*** Opening Data ***

[src/rtl/write_buffer_pkg.sv]
// rtl/write_buffer_pkg.sv - shared widths and entry type for the cache write-through path
package write_buffer_pkg;

    localparam int ADDR_W = 5;
    localparam int DATA_W = 5;

    typedef struct packed {
        logic [ADDR_W-1:0] addr;
        logic [DATA_W-1:0] data;
    } wb_entry_t;

endpackage

[src/rtl/write_buffer_match.sv]
// rtl/write_buffer_match.sv - address compare over queued entries, youngest match wins
module write_buffer_match
    import write_buffer_pkg::*;
#(
    parameter int DEPTH     = 4,
    parameter bit SKIP_HEAD = 1'b0,
    localparam int PW       = $clog2(DEPTH)
) (
    input  wb_entry_t         entries [DEPTH],
    input  logic [PW-1:0]     head,
    input  logic [PW:0]       count,
    input  logic [ADDR_W-1:0] key,
    output logic              hit,
    output logic [PW-1:0]     index,
    output logic [DATA_W-1:0] data
);

    logic [PW-1:0] slot;

    // Walk from oldest to youngest so a later match overrides an earlier one.
    always_comb begin
        hit   = 1'b0;
        index = '0;
        data  = '0;
        slot  = '0;
        for (int k = 0; k < DEPTH; k++) begin
            slot = head + PW'(k);
            if ((k >= (SKIP_HEAD ? 1 : 0)) && ((PW+1)'(k) < count) && (entries[slot].addr == key)) begin
                hit   = 1'b1;
                index = slot;
                data  = entries[slot].data;
            end
        end
    end

endmodule

[src/rtl/write_buffer.sv]
// rtl/write_buffer.sv - circular write-through buffer with in-place merge and lookup forwarding
module write_buffer
    import write_buffer_pkg::*;
#(
    parameter int DEPTH = 4
) (
    input  logic                   Clock,
    input  logic                   Reset,
    input  logic                   WrValid,
    input  logic [ADDR_W-1:0]      WrAddr,
    input  logic [DATA_W-1:0]      WrData,
    output logic                   WrReady,
    input  logic [ADDR_W-1:0]      LookupAddr,
    output logic                   LookupHit,
    output logic [DATA_W-1:0]      LookupData,
    output logic                   MemReq,
    output logic [ADDR_W-1:0]      MemAddr,
    output logic [DATA_W-1:0]      MemData,
    input  logic                   MemAck,
    output logic [$clog2(DEPTH):0] Count,
    output logic                   Empty
);

    localparam int PW = $clog2(DEPTH);

    wb_entry_t     entries [DEPTH];
    logic [PW-1:0] head;
    logic [PW-1:0] tail;
    logic [PW:0]   count_q;

    logic              merge_hit;
    logic [PW-1:0]     merge_idx;
    logic [DATA_W-1:0] merge_data;
    logic [PW-1:0]     lookup_idx;
    logic              full;
    logic              accept;
    logic              append;
    logic              pop;
    logic              unused_match;

    // The head may be on the memory bus right now, so it is never a merge target.
    write_buffer_match #(.DEPTH(DEPTH), .SKIP_HEAD(1'b1)) u_merge (
        .entries (entries),
        .head    (head),
        .count   (count_q),
        .key     (WrAddr),
        .hit     (merge_hit),
        .index   (merge_idx),
        .data    (merge_data)
    );

    write_buffer_match #(.DEPTH(DEPTH), .SKIP_HEAD(1'b0)) u_lookup (
        .entries (entries),
        .head    (head),
        .count   (count_q),
        .key     (LookupAddr),
        .hit     (LookupHit),
        .index   (lookup_idx),
        .data    (LookupData)
    );

    assign unused_match = ^{merge_data, lookup_idx};

    assign Empty   = (count_q == '0);
    assign full    = (count_q == (PW+1)'(DEPTH));
    assign WrReady = !full || merge_hit;
    assign accept  = WrValid && WrReady;
    assign append  = accept && !merge_hit;
    assign pop     = !Empty && MemAck;

    assign Count   = count_q;
    assign MemReq  = !Empty;
    assign MemAddr = Empty ? '0 : entries[head].addr;
    assign MemData = Empty ? '0 : entries[head].data;

    always_ff @(posedge Clock) begin
        if (Reset) begin
            head    <= '0;
            tail    <= '0;
            count_q <= '0;
            for (int i = 0; i < DEPTH; i++) begin
                entries[i] <= '0;
            end
        end else begin
            if (accept && merge_hit) begin
                entries[merge_idx].data <= WrData;
            end
            if (append) begin
                entries[tail] <= '{addr: WrAddr, data: WrData};
                tail          <= tail + 1'b1;
            end
            if (pop) begin
                head <= head + 1'b1;
            end
            count_q <= count_q + (PW+1)'(append) - (PW+1)'(pop);
        end
    end

endmodule

[config.mk]
export PLATFORM = sky130hd
export DESIGN_NAME = write_buffer
export DESIGN_NICKNAME = d
export VERILOG_FILES = /design/src/rtl/write_buffer_pkg.sv /design/src/rtl/write_buffer_match.sv /design/src/rtl/write_buffer.sv
export SDC_FILE = /design/constraint.sdc
export NUM_CORES = 1
export LEC_CHECK = 0
export BUFFER_PORTS_ARGS = -buffer_cell sky130_fd_sc_hd__buf_2
export CORE_MARGIN = 2
export CORE_UTILIZATION = 60
export DETAILED_ROUTE_END_ITERATION = 10
export PLACE_DENSITY_LB_ADDON = 0.2
export SYNTH_ARGS = -nofsm -noshare
export SYNTH_HDL_FRONTEND = slang
export SYNTH_SLANG_ARGS = --single-unit
[constraint.sdc]
create_clock -name Clock -period 3.7 [get_ports Clock]
set_input_delay 0.185 -clock Clock [delete_from_list [all_inputs] [get_ports Clock]]
set_output_delay 0.185 -clock Clock [all_outputs]
set_load 0.005 [all_outputs]
# Word level (Yosys, flattened, before mapping)
# Cells that the tools add are included.
op_classes:
  n_div: 0
  shifts: 0
  mux: 37
  order_cmp: 12
  reduce_logical: 18
  mul: 0
  add_sub_neg: 6
  eq_ne: 8
  bitwise: 6
ops:
  columns: ["op", "count"]
  rows:
  - ["$mux W40", 3]
  - ["$mux W10", 9]
  - ["$bmux W10 S2", 4]
  - ["$bwmux W40", 2]
  - ["$demux W10 S2", 2]
  - ["$eq A5 B5 Y1", 7]
  - ["$mux W5", 7]
  - ["$ge A3 B3 Y1 const B", 6]
  - ["$not A2 Y3", 6]
  - ["$logic_and A1 B1 Y1", 13]
  - ["$mux W1", 7]
  - ["$lt A1 B3 Y1 const A", 2]
  - ["$lt A2 B3 Y1 const A", 2]
  - ["$lt A3 B1 Y1 const B", 2]
  - ["$mux W2", 3]
  - ["$add A2 B1 Y2 const B", 2]
  - ["$add A2 B2 Y2 const B", 2]
  - ["$add A3 B1 Y3", 1]
  - ["$eq A3 B3 Y1 const B", 1]
  - ["$logic_not A1 Y1", 3]
  - ["$logic_not A3 Y1", 1]
  - ["$sub A3 B1 Y3", 1]
  - ["$logic_or A1 B1 Y1", 1]
word_totals:
  latchBits: 0
  out_inout_bits: 22
  in_bits: 19
  rom_bits: 0
  ff_bits: 47
  wordCells: 98
  mem_count: 0
  ram_bits: 0

# Logic depth before layout (Yosys ltp)
# Gate-level depths: netlist (run 1).
logic_depth:
  ltp_word: 20
  ltp_mapped: 15
  ltp_nobuf: 13

# Cells and area by module
# A second synthesis (run 1) with hierarchy kept.
hier_totals:
  hier_cells: 517
  area_unflattened_um2: 5079.9
modules_own_cells:
  columns: ["module", "area_each_um2", "cells_per_inst", "seq_area_each_um2", "n_inst"]
  rows:
  - ["write_buffer", 2432.3, 242, 940.9, 1]
  - ["write_buffer_match at u_lookup", 1435.1, 160, 0.0, 1]
  - ["write_buffer_match at u_merge", 1212.4, 115, 0.0, 1]

# Worst setup path after synthesis (run 1)
# Ideal clock, no wire load.
synth_timing:
  path_kind: "register -> register"
  startpoint: "register head[0]"
  endpoint: "register count_q[2] (netlist: Count[2])"
  n_path_buf: 3
  path_stages_with_launch: 15
  arrival_ps: 3140
  slack_ps: 433
  required_ps: 3572
  period_less_slack_ps: 3267
  setup_time_ps: 128
  path_cell_list: "dfxtp_1 buf_6 buf_4 mux4_2 xnor2_1 nand4_1 nor2_2 or4b_1 buf_2 nand3_1 nand2_1 ha_1 fa_1 xor2_1 nor2_1"
synth_via:
  elab_chain_len: 15
  elab_cells_between_ends: 30
  cone_classes: "5 x add/sub; 3 x eq/ne; 12 x mux; 3 x bitwise; 7 x reduce/logical"
synth_lines:
  columns: ["item", "line", "source"]
  rows:
  - ["start, declared", "write_buffer.sv:27", "logic [PW-1:0] head;"]
  - ["start signal, assigned", "write_buffer.sv:93", "head <= head + 1'b1;"]
  - ["$add A2 B1 Y2", "write_buffer_match.sv:27", "slot = head + PW'(k);"]
  - ["$not A2 Y3 (implied by the code)", "write_buffer_match.sv:28", "if ((k >= (SKIP_HEAD ? 1 : 0)) && ((PW+1)'(k) < count) && (entries[slot].addr == key)) begin"]
  - ["$bmux W10 S2", "write_buffer_match.sv:28", null]
  - ["$mux W10 (implied by the code) (2 in series)", "write_buffer_match.sv:28", null]
  - ["$eq A5 B5 Y1", "write_buffer_match.sv:28", null]
  - ["$logic_and A1 B1 Y1", "write_buffer_match.sv:28", null]
  - ["$mux W1 (2 in series)", "write_buffer_match.sv:28", null]
  - ["$mux W1 (*)", "write_buffer_match.sv:28", null]
  - ["$logic_or A1 B1 Y1", "write_buffer.sv:66", "assign WrReady = !full || merge_hit;"]
  - ["$logic_and A1 B1 Y1", "write_buffer.sv:67", "assign accept = WrValid && WrReady;"]
  - ["$logic_and A1 B1 Y1 (*)", "write_buffer.sv:68", "assign append = accept && !merge_hit;"]
  - ["$add A3 B1 Y3 (*)", "write_buffer.sv:95", "count_q <= count_q + (PW+1)'(append) - (PW+1)'(pop);"]
  - ["$sub A3 B1 Y3 (*)", "write_buffer.sv:95", null]
  - ["end signal, assigned", "write_buffer.sv:95", null]
  - ["end, declared", "write_buffer.sv:29", "logic [PW:0] count_q;"]
# Every way passes the cells marked *; elsewhere a longest branch is shown, timed or not. The select of a mux whose other input is x is not followed.
# A chain may end at the register's enable or synchronous reset.

# Worst setup path in the final report (run 1)
layout_timing:
  startpoint: "register head[1]"
  endpoint: "register count_q[2] (netlist: Count[2])"
# The elaborated chain is that of the path after synthesis.

==> results of run 1 <==
-- metal layers --
| layer | track usage | share of wire | vias to the layer above |
|---|---|---|---|
| met3 | 0.0386 | 0.085 | 8 |
| met4 | 0.0528 | 0.0071 | 0 |
| met2 | 0.392 | 0.44 | 147 |
| met5 | 0 | 0 | - |
| li1 | - | - | 1528 |
| met1 | 0.402 | 0.47 | 1531 |
-- synthesized netlist by cell type, types with 3 or more instances --
library cell / n / area [µm²]
a211oi_1: 4 / 30.0
a211oi_4: 4 / 80.1
a21boi_0: 4 / 30.0
a21oi_1: 25 / 125
buf_1: 6 / 22.5
buf_2: 3 / 15.0
buf_4: 6 / 45.0
clkbuf_1: 19 / 71.3
dfxtp_1: 47 / 941
ha_1: 7 / 87.6
inv_1: 12 / 45.0
mux2_2: 6 / 67.6
mux2i_1: 27 / 270
mux4_2: 27 / 608
nand2_1: 24 / 90.1
nand2b_1: 25 / 156
nand3_1: 27 / 135
nand4_1: 7 / 43.8
nor2_1: 14 / 52.6
nor2b_1: 7 / 43.8
nor3_1: 8 / 40.0
nor4b_1: 3 / 26.3
o21ai_0: 7 / 35.0
o21ai_1: 20 / 100
o31ai_1: 5 / 37.5
or2_2: 4 / 25.0
xnor2_1: 34 / 298
xor2_1: 4 / 35.0
-- worst max-delay path: stages (launching register included) --
cell and delay (ns):
dfxtp_2 0.61, mux4_2 0.62, xnor2_1 0.16, nand4_1 0.20, nor2_2 0.07, or4b_1 0.57
nand3_1 0.16, nand2_1 0.08, ha_1 0.19, fa_1 0.38, xor2_1 0.16, nor2_1 0.05
-- state kept, by name, summed over array words and instances, names as in the netlist --
register  count
Count         3
tail          2
head          2
entries      40
-- metrics by stage --
step           std cells   util
2_1_floorplan        410      -
3_3_place_gp         502  0.644
3_5_place_dp         502  0.644
4_1_cts              510  0.660
5_1_grt              510  0.660
6_report             510  0.660
-- kinds of logic after synthesis --
kind of cell,share of synthesized area
AO/OA/AOI/OAI,0.126
XOR/XNOR,0.0868
adder cells (fa/ha/maj),0.0280
buffers and inverters,0.0577
flip-flops,0.245
multiplexers,0.260
AND/OR/NAND/NOR,0.196
-- report_power, final --
part           switching [mW]  internal, mW
Clock                   0.159         0.171
Sequential              0.129         0.575
Combinational           0.489         0.422
Total                   0.778          1.17
-- worst paths after layout --
check,slack [ns],cells after the start,end
setup / recovery,0.30,11,Count[2]
hold / removal,0.23,3,entries[27]
setup reg to reg,0.30,11,Count[2]
hold reg to reg,0.50,2,tail[1]
-- cell type report --
type                            count  share of cell area
Timing Repair Buffer               51              0.0682
Multi-Input combinational cell    315               0.645
Sequential cell                    47               0.228
Clock buffer                        8              0.0242
Inverter                           12              0.0109
Tap cell                           77              0.0232
==> results.ini, run 1 <==
[timing]
finalClockSkew_ns=0.00332
tns_ns=0
hold_viol_final=0
hold_slack_ns=0.230
fin_crit_ns=3.40
max_slew.worst_pin.slew_ns=0.803
setup_ws_ns=0.304
maxSlewHeadroom=0.465
timing.final.crit_share=0.918
clock.fmax_mhz=294
finalSetupViolations=0
finalMaxSlewViolations=0
grt_setup_unrepaired=false

[synthesis]
synth_ff_type=dfxtp_1
synth-edff-count=0
ys_seq_elements=47
synthesis.area_mm2=0.00384
synth_area_per_cell_um2=9.36
synth_async_sr_flop_share=0
yosysSeqAreaShare=0.245
synth_nets=437
synth.distinct_cells=45
yosysWarnings=0
syn_inst=410

[grt]
antenna_found_initial=0
grt_overflow=0
grt_usage=0.261
grt_max_degree=53
grt_pass1_wl_um=15000
grt_pass1_vias=2999

[floorplanning]
die_area_mm2=0.00705
core-area_mm2=0.00628
chipHeight_um=84.0
fp.dieW_um=84.0
pin_count=41
start_util=0.611
row_count=29

[detailed_routing]
drc=0
via_per_inst=6.30
routed_wl_um=8920
first_pass_iters=5
drt_iter0_drc=346
via_count=3214
ant_nets=0
routedWlPerCell_um=17.5

[min_path]
min_from=WrAddr[2]
hp-class=input pin to flop

[cts]
cts_resized=0
cts_buffer_depth=2
clkTransAtPathRegs_ns=0.08
clock-root-buffer=clkbuf_8
htreeDepth=2
cts_tree=yes
numCtsBuffers=5
hold_buffers=0
post-cts-setup-buffers=0
insertion_delay_ns=0.29
cts_sinks=47

[cells_and_area]
seq_area_um2=946
multiInputGateArea_mm2=0.00267
area_growth_pct=8.02
layout_commonest_cell=dfxtp_1
layout.nets=459
mostFrequentLayoutCells=45 x dfxtp_1, 40 x buf_2, 34 x xnor2_1
n_fill_cell=508
postLayoutCellArea_mm2=0.00414
drive_gt1_frac=0.249
n_antenna_cell=0

[place]
port_buffers=40
gp_congestion=0.898
place_hpwl_um=6950
place_area_mm2=0.00404
place_ws_ns=0.173

[setup_path]
critPathArrivalTime_ns=3.55
cp_max_fo=17
crit_path_start_kind=flop
critPathKind=flop to flop
rr_startpoint=head[1]
worstSetupEndpointType=flop
startpoint=head[1]
required_ns=3.85

[pwr]
power_leakage_nw=1.57
ir_drop_uv=377
powerDensity_mw_per_mm2=469
p_total_mw=1.95

[status]
status=completed

[flow_run]
drv_cap=0

Note: power is estimated with default switching activity, not from simulation.
==> inputs of run 2 (changes only) <==
--- a/config.mk
+++ b/config.mk
@@ -5,6 +5,7 @@
 export SDC_FILE = /design/constraint.sdc
 export NUM_CORES = 1
 export LEC_CHECK = 0
+export ABC_AREA = 1
 export BUFFER_PORTS_ARGS = -buffer_cell sky130_fd_sc_hd__buf_2
 export CORE_MARGIN = 2
 export CORE_UTILIZATION = 60
==> results.ini, run 2 <==
[detailed_routing]
routedWlPerCell_um=14.2
drc=0
via_count=4449
first_pass_iters=5
via_per_inst=5.58
drt_iter0_drc=393
routed_wl_um=11300
ant_nets=0

[setup_path]
critPathArrivalTime_ns=3.41
cp_cell_sequence=buf_4 > nand2_1 > nand3_1 > nand3_1 > nand2_1 > nor2_1 > nand3_2 > nand3_2 > inv_2 > nand3_1 > o21ai_0 > a21oi_1
rr_startpoint=head[0]
cpMaxStageDelayCell=dfxtp_2
reg2reg_slack_ns=0.45
cp_max_fo=48
critPathKind=flop to flop
path_depth=12
r2r_cells=12
slowest_delay_ns=0.67
crit_path_start_kind=flop
cp_top_family=simple AND/OR/NAND/NOR gates
r2r_end=entries[39]
cp_common_cell=nand3_1
required_ns=3.86
worstSetupEndpointType=flop
cp.buffers_inverters=2

[timing]
grt_setup_unrepaired=false
clock.fmax_mhz=308
finalSetupViolations=0
max_slew.worst_pin.slew_ns=1.31
fin_crit_ns=3.25
finalClockSkew_ns=0.00468
tns_ns=0
timing.final.crit_share=0.877
hold_viol_final=0
maxSlewHeadroom=0.127
finalMaxSlewViolations=0

[grt]
grt_pass1_wl_um=18400
antenna_found_initial=0
grt_max_degree=49
grt_usage=0.318
grt_overflow=0
grt_pass1_vias=3815

[pwr]
power_leakage_nw=2.13
pwr-share-comb=0.546
power_frac_seq=0.273
p_sw_frac=0.487
power.switching_mw=1.28
ir_drop_uv=505
p_clk_frac=0.181
powerDensity_mw_per_mm2=613
internal_power_mw=1.34
p_total_mw=2.62

[status]
status=completed

[cts]
htreeDepth=2
cts_resized=0
clock-root-buffer=clkbuf_8
cts_sinks=47
cts_buffer_depth=2
numCtsBuffers=5
clkTransAtPathRegs_ns=0.10
insertion_delay_ns=0.30
cts_tree=yes

[synthesis]
yosysSeqAreaShare=0.237
synth_area_leader_cell=dfxtp_1
synth-edff-count=0
syn_inst=697
synth_nets=724
yosysTopAreaCellShare=0.237
yosysWarnings=0
yosys-top-cells-count=233 x nand2_1, 69 x nand3_1, 69 x nor2_1
synthesis.area_mm2=0.00397
synthTopCellsByArea=dfxtp_1 24%, nand2_1 22%, nand3_1 8.7%
ys_seq_elements=47
synth_ff_type=dfxtp_1
synth_most_common_cell=nand2_1
synth.distinct_cells=33
synth_async_sr_flop_share=0
synth_area_per_cell_um2=5.70

[floorplanning]
row_count=29
core-area_mm2=0.00639
die_area_mm2=0.00728
chipHeight_um=85.3
start_util=0.622
fp.dieW_um=85.3
pin_count=41

[flow_run]
drv_cap=0

[min_path]
hold_end=Count[2]
hp-class=input pin to flop
min_from=Reset
hold_path_depth=2

[cells_and_area]
drive_gt1_frac=0.113
largest_reg_flops=40
n_antenna_cell=0
largest-register=entries
layout.nets=746
layout.cells.non_filler=797
n_fill_cell=623
post-route-util=0.669
postLayoutCellArea_mm2=0.00427
mostFrequentLayoutCells=233 x nand2_1, 69 x nand3_1, 69 x nor2_1
layout_commonest_cell=nand2_1
area_growth_pct=7.63

[place]
placed_cells=788
port_buffers=40
place_hpwl_um=8510
gp_congestion=1.01
place_area_mm2=0.00413

==> run 2: changes by cell type after synthesis, moves of 7 or more <==
cell / previous run / this run
nand2_1: 24 / 233
o21ai_0: 7 / 66
inv_1: 12 / 67
nor2_1: 14 / 69
nand3_1: 27 / 69
xnor2_1: 34 / 0
a21oi_1: 25 / 52
mux2i_1: 27 / 0
mux4_2: 27 / 0
nand2b_1: 25 / 0
o21ai_1: 20 / 1
nor2b_1: 7 / 0
==> run 2: metal layers <==
metal	track usage	part of all wire	vias to the layer above
li1	-	-	2269
met1	0.495	0.49	1989
met2	0.466	0.42	180
met3	0.0438	0.089	11
met4	0.0620	0.0080	0
met5	0	0	-
==> run 2: repair_timing <==
action	4_1_cts	5_1_grt
hold buffers	0	0
endpoints found under the setup margin	0	5
hold endpoints to repair	0	0
buffers inserted	0	1
==> run 2: power groups by stage <==
stage               registers, mW  clock network [mW]  logic, mW
global placement            0.716                   0       1.37
global route                0.725               0.495       1.61
CTS                         0.709               0.474       1.40
detailed placement          0.721                   0       1.40
finish                      0.715               0.474       1.43
floorplan                   0.668                   0       1.11
==> run 2: cells by family after synthesis <==
| family | count (synthesis) | share of synthesized area |
|---|---|---|
| XOR/XNOR | 10 | 0.0221 |
| adder cells (fa/ha/maj) | 8 | 0.0271 |
| buffers and inverters | 106 | 0.118 |
| flip-flops | 47 | 0.237 |
| AND/OR/NAND/NOR | 398 | 0.427 |
| AO/OA/AOI/OAI | 128 | 0.169 |
==> run 2: worst max path at each step <==
stage / start / to / slack, ns
6_report: head[0] / entries[39] / 0.45
5_1_grt: head[0] / entries[39] / 0.14
3_3_place_gp: head[0] / LookupData[1] / 0.62
4_1_cts: head[0] / LookupData[2] / 0.24
2_1_floorplan: head[0] / Count[2] / 1.25
3_5_place_dp: head[0] / entries[39] / 0.54
==> run 2: per-stage QoR <==
stage,hold slack [ns],setup slack [ns]
after CTS,0.0690,0.235
after global placement,0.389,0.618
after detailed placement,0.393,0.541
after global routing,0.0883,0.138
final,0.0709,0.454
after floorplan,0.256,1.25
==> run 2: worst register-to-register path, cell delays in order (launching register included) <==
cell     delay, ns
dfxtp_2       0.67
buf_4         0.44
nand2_1       0.15
nand3_1       0.13
nand3_1       0.08
nand2_1       0.07
nor2_1        0.05
nand3_2       0.11
nand3_2       0.11
inv_2         0.12
nand3_1       0.62
o21ai_0       0.48
a21oi_1       0.08
==> run 2: cell type report <==
class | count | area (µm²) | share of cell area
Clock buffer | 5 | 68.8 | 0.0161
Clock inverter | 3 | 71.3 | 0.0167
Inverter | 75 | 289 | 0.0676
Multi-Input combinational cell | 544 | 2560 | 0.599
Sequential cell | 47 | 942 | 0.220
Tap cell | 77 | 96.3 | 0.0225
Timing Repair Buffer | 46 | 245 | 0.0574
==> inputs of run 3 (changes only) <==
--- a/config.mk
+++ b/config.mk
@@ -8,7 +8,7 @@
 export ABC_AREA = 1
 export BUFFER_PORTS_ARGS = -buffer_cell sky130_fd_sc_hd__buf_2
 export CORE_MARGIN = 2
-export CORE_UTILIZATION = 60
+export CORE_UTILIZATION = 45
 export DETAILED_ROUTE_END_ITERATION = 10
 export PLACE_DENSITY_LB_ADDON = 0.2
 export SYNTH_ARGS = -nofsm -noshare
==> results.ini, run 3 (synthesis results as in run 2) <==
[status]
status=completed

[cells_and_area]
seq_area_um2=942
mostFrequentLayoutCells=233 x nand2_1, 69 x nand3_1, 69 x nor2_1
area_growth_pct=8.19
drive_gt1_frac=0.114
layout.nets=747
multiInputGateArea_mm2=0.00256
layout.cells.non_filler=829
n_antenna_cell=0
layout_commonest_cell=nand2_1
n_fill_cell=933
largest_reg_flops=40
largest-register=entries

[timing]
timing.final.crit_share=0.905
setup_ws_ns=0.350
tns_ns=0
maxSlewHeadroom=0.171
finalClockSkew_ns=0.00591
max_slew.worst_pin.slew_ns=1.24
clock.fmax_mhz=299
grt_setup_unrepaired=false
finalSetupViolations=0
finalMaxSlewViolations=0
hold_viol_final=0
fin_crit_ns=3.35

[cts]
post-cts-setup-buffers=0
cts_sinks=47
hold_buffers=0
cts_buffer_depth=2
insertion_delay_ns=0.31
clkTransAtPathRegs_ns=0.10
cts_tree=yes
numCtsBuffers=5
cts_resized=0
clock-root-buffer=clkbuf_8
htreeDepth=2

[pwr]
ir_drop_uv=275
power_leakage_nw=2.13
powerDensity_mw_per_mm2=597

[place]
gp_congestion=0.997
place_ws_ns=0.568
port_buffers=40
place_hpwl_um=8680
placed_cells=821

[grt]
grt_max_degree=65
grt_usage=0.240
grt_pass1_wl_um=18700
grt_pass1_vias=3782
grt_overflow=0
antenna_found_initial=0

[floorplanning]
row_count=34
fp.dieW_um=97.9
die_area_mm2=0.00959
chipHeight_um=97.9
core-area_mm2=0.00864
start_util=0.460
pin_count=41

[detailed_routing]
ant_nets=0
routedWlPerCell_um=13.9
via_count=4307
drt_iter0_drc=398
drc=0
via_per_inst=5.20
routed_wl_um=11500
first_pass_iters=5

[setup_path]
cp_max_fo=64
required_ns=3.51
worstSetupEndpointType=output port
reg2reg_slack_ns=0.49
crit_path_start_kind=flop
critPathKind=flop to output port
critPathArrivalTime_ns=3.16

[flow_run]
drv_cap=0

[min_path]
hp-class=input pin to flop

run 3: cell types whose count changed in the layout (fill, tap and decap cells not counted):
cell       before  now
inv_8           2    1
buf_4           6    7
clkinv_4        0    1
bufinv_16       2    1
inv_6           0    1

*** Closing Data ***

▶ _About this task_
Return only the stretch of the material above from the line holding "layer above |" through the line holding "0.47 | 1531 |", copied exactly.

▶ _Response_
| layer | track usage | share of wire | vias to the layer above |
|---|---|---|---|
| met3 | 0.0386 | 0.085 | 8 |
| met4 | 0.0528 | 0.0071 | 0 |
| met2 | 0.392 | 0.44 | 147 |
| met5 | 0 | 0 | - |
| li1 | - | - | 1528 |
| met1 | 0.402 | 0.47 | 1531 |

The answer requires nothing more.